While the reported data suggest a trend for maximum increase in circumferential stretch at day 1, followed by a decrease back toward baseline levels, the existence and timing of this trend should be further explored with experiments at earlier and later times. Because results at 1 and 2 days were not statistically different from each other and no measurements were made earlier than 1 day, it may be that maximum change occurs at a time other than one day following flow augmentation. In order to more fully understand the vascular response, it is also important to define whether the trend of recovery suggested by the data actually occurs.
Although neither inhibitor treatment demonstrated a statistically significant effect on mechanical properties, both tended to produce lower circumferential stretch ratios than comparable controls, with doxycycline being more influential than GM6001. In contrast to GM6001, doxycycline is less selective and produces effects other than MMP inhibition, including modulation of various aspects of inflammation (Beekman et al 1997
; Kim et al 2005
; Lee et al 2003
), possibly contributing to its relatively greater influence.

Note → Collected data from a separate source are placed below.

==> src/source/game_params.svh <==
// Build-time configuration of the memory game
// Sequence ROM depth, level-0 game length and the play timeout

`ifndef GAME_PARAMS_SVH
`define GAME_PARAMS_SVH

// Entries in the sequence ROM, one per round of a level-1 game
`define GAME_ROM_DEPTH 16

// Rounds in a level-0 game
`define GAME_HALF_DEPTH 8

// Clock cycles allowed between two plays
// At 50 MHz this is 100 us
`define GAME_TIMEOUT_CYCLES 5000

`endif

==> src/source/game_data_pkg.sv <==
// Data types shared by the memory game datapath
// Play, sequence address and wait counter widths
// Fixed play sequence read by the ROM

`include "game_params.svh"

package game_data_pkg;

    // One play, a one-hot key mask
    typedef logic [3:0] play_t;

    // Index into the sequence ROM
    typedef logic [3:0] seq_addr_t;

    // Timeout counter, wide enough for GAME_TIMEOUT_CYCLES
    typedef logic [12:0] wait_count_t;

    // Sequence to be repeated, as key masks
    localparam play_t GAME_SEQUENCE [0:`GAME_ROM_DEPTH-1] = '{
        4'h1, 4'h2, 4'h4, 4'h8,
        4'h4, 4'h2, 4'h1, 4'h8,
        4'h2, 4'h4, 4'h1, 4'h8,
        4'h8, 4'h1, 4'h4, 4'h2
    };

endpackage

==> src/source/game_ctrl_pkg.sv <==
// Control types of the memory game
// Controller state enum
// Control bundle to the datapath and status bundle to the outside

package game_ctrl_pkg;

    import game_data_pkg::*;

    // Controller states
    typedef enum logic [2:0] {
        st_idle,
        st_wait_play,
        st_compare,
        st_next,
        st_won,
        st_lost
    } game_state_e;

    // Commands from the controller to capture and store
    typedef struct packed {
        // Empty the play register
        logic clear_play;
        // Back to round 0, restart the timer, load the level
        logic clear_addr;
        // Step to the next sequence entry
        logic advance_addr;
        // Timer runs only while this is set
        logic arm_timer;
    } game_ctrl_t;

    // Game status seen by the player
    typedef struct packed {
        // Waiting for a play
        logic      ready;
        logic      won;
        logic      lost;
        // Loss came from the timer, not a wrong key
        logic      timed_out;
        // Current sequence index
        seq_addr_t round;
    } game_status_t;

endpackage
===== src/common/snax_mem_pkg.sv =====
// scratchpad word and address widths and the request and response structs; no byte enables
package snax_mem_pkg;

  // width of one scratchpad word in bits
  parameter int data_w = 32;

  // word address width, enough for a full 256 word bank
  parameter int addr_w = 8;

  // one memory access as a requester presents it to the arbiter
  // req is a level that stays high with all other fields unchanged
  // until the cycle the requester sees its grant
  typedef struct packed {
    logic              req;
    logic              we;
    logic [addr_w-1:0] addr;
    logic [data_w-1:0] wdata;
  } mem_req_t;

  // read response, valid pulses for one cycle one cycle after the granted read
  // writes never produce a response
  typedef struct packed {
    logic              valid;
    logic [data_w-1:0] rdata;
  } mem_rsp_t;

endpackage


===== src/rtl/lzc_snax.sv =====
// zero counter for width of at least 2; cnt has no meaning while empty is high
`timescale 1ns/1ps

module lzc_snax #(
  // number of input bits
  parameter int width = 2,
  // 0 counts trailing zeros from bit 0, 1 counts leading zeros from the top bit
  parameter bit mode = 1'b0
) (
  input  logic [width-1:0]         in,
  output logic [$clog2(width)-1:0] cnt,
  // high when no input bit is set
  output logic                     empty
);

  // depth of the select tree
  localparam int levels = $clog2(width);
  // input rounded up to a full power of two
  localparam int pad_w = 2 ** levels;

  // input in search order, padded with zeros that never win
  logic [pad_w-1:0] in_pad;

  // node n has children 2n+1 and 2n+2, the root is node 0
  // node_vld says a set bit exists below the node, node_idx says where the first one is
  logic [pad_w-2:0]             node_vld;
  logic [pad_w-2:0][levels-1:0] node_idx;

  // in leading-zero mode the top bit is searched first, so the vector is reversed
  always_comb begin
    in_pad = '0;
    for (int i = 0; i < width; i++) begin
      in_pad[i] = mode ? in[width-1-i] : in[i];
    end
  end

  for (genvar l = 0; l < levels; l++) begin : g_level
    for (genvar k = 0; k < 2 ** l; k++) begin : g_node
      if (l == levels - 1) begin : g_leaf
        // a leaf looks at one pair of input bits, the lower bit wins
        assign node_vld[2**l-1+k] = in_pad[2*k] | in_pad[2*k+1];
        assign node_idx[2**l-1+k] = in_pad[2*k] ? levels'(2 * k) : levels'(2 * k + 1);
      end else begin : g_inner
        // an inner node prefers its lower child whenever that child holds a set bit
        assign node_vld[2**l-1+k] = node_vld[2**(l+1)-1+2*k] | node_vld[2**(l+1)+2*k];
        assign node_idx[2**l-1+k] = node_vld[2**(l+1)-1+2*k] ? node_idx[2**(l+1)-1+2*k]
                                                             : node_idx[2**(l+1)+2*k];
      end
    end
  end

  // the root holds the position of the first set bit in search order
  assign cnt   = node_idx[0];
  assign empty = ~node_vld[0];

endmodule


===== src/rtl/rr_arbiter.sv =====
// round-robin arbiter for num_req of at least 2; grant is combinational and lasts one cycle
`timescale 1ns/1ps

module rr_arbiter #(
  parameter int num_req = 2
) (
  input  logic                   clk,
  input  logic                   arst_n,
  input  snax_mem_pkg::mem_req_t req [num_req],
  output logic [num_req-1:0]     gnt,
  output snax_mem_pkg::mem_req_t mem_req
);

  localparam int idx_w = $clog2(num_req);

  // port that was granted last, the search starts at the port after it
  logic [idx_w-1:0] ptr;

  // request levels in port order and rotated so the port after ptr sits at bit 0
  logic [num_req-1:0] req_lvl;
  logic [num_req-1:0] req_rot;

  // distance of the winner from the search start and its port index
  logic [idx_w-1:0] win_ofs;
  logic [idx_w-1:0] win_idx;
  logic             none_active;

  always_comb begin
    for (int i = 0; i < num_req; i++) begin
      req_lvl[i] = req[i].req;
    end
  end

  // circular rotation, written with a modulo so num_req need not be a power of two
  always_comb begin
    for (int i = 0; i < num_req; i++) begin
      req_rot[i] = req_lvl[(int'(ptr) + 1 + i) % num_req];
    end
  end

  // first active request in circular order is the lowest set bit of the rotated vector
  lzc_snax #(
    .width (num_req),
    .mode  (1'b0)
  ) winner_lzc (
    .in    (req_rot),
    .cnt   (win_ofs),
    .empty (none_active)
  );

  // rotate the offset back into a port index
  assign win_idx = idx_w'((int'(ptr) + 1 + int'(win_ofs)) % num_req);

  always_comb begin
    gnt = '0;
    if (!none_active) begin
      gnt[win_idx] = 1'b1;
    end
  end

  // the bank sees an inactive request when nobody asks
  assign mem_req = none_active ? '0 : req[win_idx];

  // after reset the pointer names the last port, so port 0 gets the first grant
  always_ff @(posedge clk or negedge arst_n) begin
    if (!arst_n) begin
      ptr <= idx_w'(num_req - 1);
    end else if (!none_active) begin
      ptr <= win_idx;
    end
  end

endmodule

The potential significance of such a rapid change in vessel properties is not known. The observed increase in circumferential stretch for a given level of pressure, however, could indicate a loss of vascular integrity with potential for subsequent dysfunction or initiation of disease. Although none of the carotid arteries tested in this study displayed any tendency to not recover from the increase in compliance, mechanical thresholds for the initiation of such instability should be defined. Additionally, while the initiating mechanical event in this study was an abrupt change in shear stress, the approach of this research should be extended to examine response to other types of changes in mechanical environment, such as those that occur with trauma.
In summary, mechanical properties of carotid arteries change rapidly following exposure to augmented flow. Trends suggest that the affected properties may return to baseline values over time and that the timing of changes may be mediated by MMPs. The reported findings further define how blood vessels respond to changes in their mechanical environment and are believed to lend insight into processes associated with the development of vascular disease and dysfunction.